By Dimitris Konstantakopoulos
First of two articles
In a previous article we have rried to explain the rise of the extreme right in Europe, in its various forms, as a result of the deep crisis of world (western) Capitalism. The same is true of the rise of the radical left, where and when we witness it. It is simply impossible to understand what is going on now in the world if we don’t take into consideration the crisis the globally dominant Western capitalism has been facing since 2008. The depth of this crisis is comparable to the depth of the two biggest crises in the history of capitalism, those of 1873 and 1929.
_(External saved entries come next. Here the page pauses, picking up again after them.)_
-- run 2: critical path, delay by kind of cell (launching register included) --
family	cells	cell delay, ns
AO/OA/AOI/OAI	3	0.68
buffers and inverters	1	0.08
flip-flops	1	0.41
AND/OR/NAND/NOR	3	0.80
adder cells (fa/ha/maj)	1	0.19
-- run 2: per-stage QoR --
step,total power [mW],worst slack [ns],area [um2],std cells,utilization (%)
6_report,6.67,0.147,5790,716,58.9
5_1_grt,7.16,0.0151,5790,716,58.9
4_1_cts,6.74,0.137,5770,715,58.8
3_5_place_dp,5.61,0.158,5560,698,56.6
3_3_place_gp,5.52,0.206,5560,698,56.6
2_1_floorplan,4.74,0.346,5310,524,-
## src/rtl/data_mem_arbiter.sv

```systemverilog
// Arbiter sharing the single-port data memory between the core LDR/STR path (C) and a
// debug/loader port (D): one access per cycle, round-robin on contention, bounded debug bursts.
module data_mem_arbiter #(
  parameter int DATA_W    = 32,
  parameter int ADDR_W    = 5,
  parameter int MAX_BURST = 4
) (
  input  logic              clk,
  input  logic              rst,
  input  logic              c_req,
  input  logic              c_we,
  input  logic [ADDR_W-1:0] c_addr,
  input  logic [DATA_W-1:0] c_wdata,
  output logic              c_gnt,
  output logic              c_rvalid,
  output logic [DATA_W-1:0] c_rdata,
  input  logic              d_req,
  input  logic              d_we,
  input  logic [ADDR_W-1:0] d_addr,
  input  logic [DATA_W-1:0] d_wdata,
  output logic              d_gnt,
  output logic              d_rvalid,
  output logic [DATA_W-1:0] d_rdata,
  output logic              mem_we,
  output logic [ADDR_W-1:0] mem_addr,
  output logic [DATA_W-1:0] mem_wdata,
  input  logic [DATA_W-1:0] mem_rdata,
  output logic              core_stall
);

  typedef enum logic [1:0] {IDLE, CORE, DBG} state_e;

  localparam logic [3:0] MaxBurst = 4'(MAX_BURST);

  state_e            state_q, state_d;
  logic              last_d_q, last_d_d;      // 1 when D owned the most recent granted cycle
  logic [3:0]        burst_cnt_q, burst_cnt_d;
  logic              rd_c_q, rd_c_d;
  logic              rd_d_q, rd_d_d;
  logic [DATA_W-1:0] c_rdata_q, c_rdata_d;
  logic [DATA_W-1:0] d_rdata_q, d_rdata_d;
  logic              grant_c, grant_d, burst_lock;

  // NOTE: every signal gets a default before any branch so no path leaves it unassigned (no latch).
  always_comb begin
    grant_c     = 1'b0;
    grant_d     = 1'b0;
    burst_lock  = (state_q == DBG) && d_req && (burst_cnt_q < MaxBurst);

    // Grants are suppressed while reset is held so nothing reaches the memory.
    if (rst) begin
      if (c_req && d_req) begin
        if (burst_lock || !last_d_q) grant_d = 1'b1;
        else                         grant_c = 1'b1;
      end else if (c_req) begin
        grant_c = 1'b1;
      end else if (d_req) begin
        grant_d = 1'b1;
      end
    end

    state_d     = grant_c ? CORE : (grant_d ? DBG : IDLE);
    last_d_d    = grant_d ? 1'b1 : (grant_c ? 1'b0 : last_d_q);
    burst_cnt_d = grant_d ? (c_req ? burst_cnt_q + 4'd1 : burst_cnt_q) : 4'd0;
    rd_c_d      = grant_c && !c_we;
    rd_d_d      = grant_d && !d_we;

    mem_we      = (grant_c && c_we) || (grant_d && d_we);
    mem_addr    = '0;
    mem_wdata   = '0;
    if (grant_c) begin
      mem_addr  = c_addr;
      mem_wdata = c_wdata;
    end else if (grant_d) begin
      mem_addr  = d_addr;
      mem_wdata = d_wdata;
    end

    // Read return goes only to the owner of the previous cycle; rdata holds otherwise.
    c_rvalid    = rd_c_q && rst;
    d_rvalid    = rd_d_q && rst;
    c_rdata     = c_rvalid ? mem_rdata : c_rdata_q;
    d_rdata     = d_rvalid ? mem_rdata : d_rdata_q;
    c_rdata_d   = c_rdata;
    d_rdata_d   = d_rdata;

    c_gnt       = grant_c;
    d_gnt       = grant_d;
    core_stall  = c_req && !grant_c;
  end

  // NOTE: state registers use non-blocking assignments so all flops update from pre-edge values.
  always_ff @(posedge clk) begin
    if (!rst) begin
      state_q     <= IDLE;
      last_d_q    <= 1'b1;
      burst_cnt_q <= 4'd0;
      rd_c_q      <= 1'b0;
      rd_d_q      <= 1'b0;
      c_rdata_q   <= '0;
      d_rdata_q   <= '0;
    end else begin
      state_q     <= state_d;
      last_d_q    <= last_d_d;
      burst_cnt_q <= burst_cnt_d;
      rd_c_q      <= rd_c_d;
      rd_d_q      <= rd_d_d;
      c_rdata_q   <= c_rdata_d;
      d_rdata_q   <= d_rdata_d;
    end
  end

endmodule
```
[src/rtl/reset_sequencer.sv]
// reset_sequencer: debounced button and PLL-lock supervised, staged active-low reset release (optional RESET_SEQ_ACK_EN).
// Latency: 2-cycle input sync; stage 0 releases on the RESET_CYCLES-th enabled cycle in HOLD, later stages every STAGE_GAP cycles.
// Backpressure: none by default; with RESET_SEQ_ACK_EN each next stage also waits for stage_ack of the newest released stage.
module reset_sequencer #(
    parameter int NUM_STAGES      = 3,
    parameter int RESET_CYCLES    = 131071,
    parameter int STAGE_GAP       = 1024,
    parameter int DEBOUNCE_CYCLES = 65535,
    parameter int LONG_CYCLES     = 4000000
) (
    input  logic                  clk,
    input  logic                  n_reset,
    input  logic                  enable,
    input  logic                  pll_locked,
    input  logic                  button,
`ifdef RESET_SEQ_ACK_EN
    input  logic [NUM_STAGES-1:0] stage_ack,
`endif
    output logic [NUM_STAGES-1:0] nreset_out,
    output logic                  all_released,
    output logic                  reconfigure
);

    localparam int HW = $clog2(RESET_CYCLES) + 1;
    localparam int GW = $clog2(STAGE_GAP) + 1;
    localparam int DW = $clog2(DEBOUNCE_CYCLES) + 1;
    localparam int LW = $clog2(LONG_CYCLES) + 1;

    localparam logic [HW-1:0] HOLD_LAST = HW'(RESET_CYCLES - 1);
    localparam logic [GW-1:0] GAP_LAST  = GW'(STAGE_GAP - 1);
    localparam logic [DW-1:0] DEB_LAST  = DW'(DEBOUNCE_CYCLES - 1);
    localparam logic [LW-1:0] LONG_LAST = LW'(LONG_CYCLES - 1);
    localparam logic [LW-1:0] LONG_TERM = LW'(LONG_CYCLES);

    localparam logic [1:0] ST_HOLD    = 2'd0;
    localparam logic [1:0] ST_RELEASE = 2'd1;
    localparam logic [1:0] ST_RUN     = 2'd2;

    logic            pll_meta, pll_sync;
    logic            btn_meta, btn_sync;
    logic [DW-1:0]   deb_cnt;
    logic            deb, deb_q;
    logic [LW-1:0]   long_cnt;
    logic [1:0]      state;
    logic [HW-1:0]   hold_cnt;
    logic [GW-1:0]   gap_cnt;
    logic            press;
    logic            restart;
    logic            ack_ok;
    logic [NUM_STAGES-1:0] next_mask;

    assign press   = deb & ~deb_q;
    assign restart = ~pll_sync | press;

    // Outputs are a thermometer code, so releasing the next stage is a shift-in of a one.
    assign next_mask = (nreset_out << 1) | NUM_STAGES'(1);

`ifdef RESET_SEQ_ACK_EN
    // Ack of the most recently released stage (top bit of the thermometer) gates the next release.
    assign ack_ok = |(stage_ack & nreset_out & ~(nreset_out >> 1));
`else
    assign ack_ok = 1'b1;
`endif

    // Two-flop synchronisers for the asynchronous PLL lock and raw button.
    always_ff @(posedge clk or negedge n_reset) begin
        if (!n_reset) begin
            pll_meta <= 1'b0;
            pll_sync <= 1'b0;
            btn_meta <= 1'b0;
            btn_sync <= 1'b0;
        end else begin
            pll_meta <= pll_locked;
            pll_sync <= pll_meta;
            btn_meta <= button;
            btn_sync <= btn_meta;
        end
    end

    // Debounce: adopt the synchronised level after DEBOUNCE_CYCLES consecutive differing cycles.
    always_ff @(posedge clk or negedge n_reset) begin
        if (!n_reset) begin
            deb_cnt <= '0;
            deb     <= 1'b0;
            deb_q   <= 1'b0;
        end else begin
            deb_q <= deb;
            if (btn_sync == deb) begin
                deb_cnt <= '0;
            end else if (deb_cnt == DEB_LAST) begin
                deb     <= btn_sync;
                deb_cnt <= '0;
            end else begin
                deb_cnt <= deb_cnt + 1'b1;
            end
        end
    end

    // Long press: saturating count while pressed, single reconfigure pulse on reaching LONG_CYCLES.
    always_ff @(posedge clk or negedge n_reset) begin
        if (!n_reset) begin
            long_cnt    <= '0;
            reconfigure <= 1'b0;
        end else if (!deb) begin
            long_cnt    <= '0;
            reconfigure <= 1'b0;
        end else begin
            reconfigure <= (long_cnt == LONG_LAST);
            if (long_cnt != LONG_TERM) begin
                long_cnt <= long_cnt + 1'b1;
            end
        end
    end

    // Sequencer: HOLD counts enabled locked cycles, RELEASE steps stages, RUN holds; loss or press re-enters HOLD.
    always_ff @(posedge clk or negedge n_reset) begin
        if (!n_reset) begin
            state        <= ST_HOLD;
            hold_cnt     <= '0;
            gap_cnt      <= '0;
            nreset_out   <= '0;
            all_released <= 1'b0;
        end else if (state != ST_HOLD && restart) begin
            // Re-entry takes priority over any release due in the same cycle.
            state        <= ST_HOLD;
            hold_cnt     <= '0;
            gap_cnt      <= '0;
            nreset_out   <= '0;
            all_released <= 1'b0;
        end else begin
            case (state)
                ST_HOLD: begin
                    if (restart) begin
                        hold_cnt <= '0;
                    end else if (enable) begin
                        if (hold_cnt == HOLD_LAST) begin
                            hold_cnt   <= '0;
                            gap_cnt    <= '0;
                            nreset_out <= NUM_STAGES'(1);
                            if (NUM_STAGES == 1) begin
                                state        <= ST_RUN;
                                all_released <= 1'b1;
                            end else begin
                                state <= ST_RELEASE;
                            end
                        end else begin
                            hold_cnt <= hold_cnt + 1'b1;
                        end
                    end
                end
                ST_RELEASE: begin
                    if (gap_cnt != GAP_LAST) begin
                        gap_cnt <= gap_cnt + 1'b1;
                    end else if (ack_ok) begin
                        gap_cnt    <= '0;
                        nreset_out <= next_mask;
                        if (&next_mask) begin
                            state        <= ST_RUN;
                            all_released <= 1'b1;
                        end
                    end
                end
                ST_RUN: begin
                end
                default: begin
                    state        <= ST_HOLD;
                    hold_cnt     <= '0;
                    gap_cnt      <= '0;
                    nreset_out   <= '0;
                    all_released <= 1'b0;
                end
            endcase
        end
    end

endmodule

[config.mk]
export PLATFORM = sky130hd
export DESIGN_NAME = reset_sequencer
export DESIGN_NICKNAME = d
export VERILOG_FILES = /design/src/rtl/reset_sequencer.sv
export SDC_FILE = /design/constraint.sdc
export NUM_CORES = 1
export LEC_CHECK = 0
export CORE_MARGIN = 8
export CORE_UTILIZATION = 50
export DETAILED_ROUTE_END_ITERATION = 12
export HOLD_SLACK_MARGIN = 0.1
export PLACE_DENSITY = 0.67
export SYNTH_ARGS = -nofsm -noshare
export SYNTH_HDL_FRONTEND = slang
export SYNTH_SLANG_ARGS = --single-unit
[constraint.sdc]
create_clock -name clk -period 2.3 [get_ports clk]
set_input_delay 0.69 -clock clk [delete_from_list [all_inputs] [get_ports clk]]
set_output_delay 0.69 -clock clk [all_outputs]
set_load 0.05 [all_outputs]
Those two crises have produced in the past the drive to imperialism, as a way out of the crisis (analysed in a magnificent way by Hobson and Lenin in their classic works on imperialism). They produced also WWI and II, the Russian and the Chinese revolutions, and the rise of Nazism in Germany.
Social interests and psychological factors constitute a great barrier in acknowledging the depth and the potential consequences of the crisis our world is facing. An equally important obstacle is the very serious intellectual (and moral) decline we are living in, reminiscent in a way of the descent of the ancient world into the Dark Ages. In particular, political and social critical thought has declined dramatically since the ‘80s of the last century, especially in the context of the “end of history” period opened with the triumph of capitalism on the ruins of the USSR and its bureaucratic “socialism”.
We acknowledge or we do not aknowledge the crisis and its depth, it exists objectively. We are then right to wait events as dramatic as the ones the two previous crises have produced. In reality we have already been witnessing them since the beginning of the century. The European debt crisis, the cascade of wars in the Middle East, the increasingly important and threatening ecological crises, and the COVID crisis all have a systemic character. And now we are already, whether or not we want to aknowledge it, at the beginning of a new, sui generis world war, launched by NATO as a reaction to the Russian military intervention in Ukraine.
All those phenomena are not separate “accidents” of some sort. They are the symptoms of a global system more and more unable to regulate itself without producing more and more destruction, as has happened in the past with WWI and II, which permitted a development of the productive forces only after destroying them massively.
But there is not only similarity: there is also a crucial difference between the present and the two previous crises. Humanity has now unimaginable means of destroying life on earth. And even if it does not use them to commit suicide, it will anyway end its existence in a not so distant future, if it does not take very radical steps to reform itself, adressing in particular climatic change and other threats to the natural environment which has sustained superior forms of life on earth. Such radical steps seem beyond the capacity of the present global system. They require profound systemic change if humanity is to survive. This was already very difficult before the Ukrainian crisis. But if the cold and hot wars which begun go on they will destroy any possibillity of international cooperation thus rendering certain the destruction of our species as a result of the climatic change and the other existential threats we are facing.
This information is becoming more obvious by the day now. But it is so terrible, that people are refusing to let it really enter their brains. They prefer to continue business as usual, reproducing what they know from the past and not taking into account that, for the first time in the history of humanity, its survival cannot be considered as granted.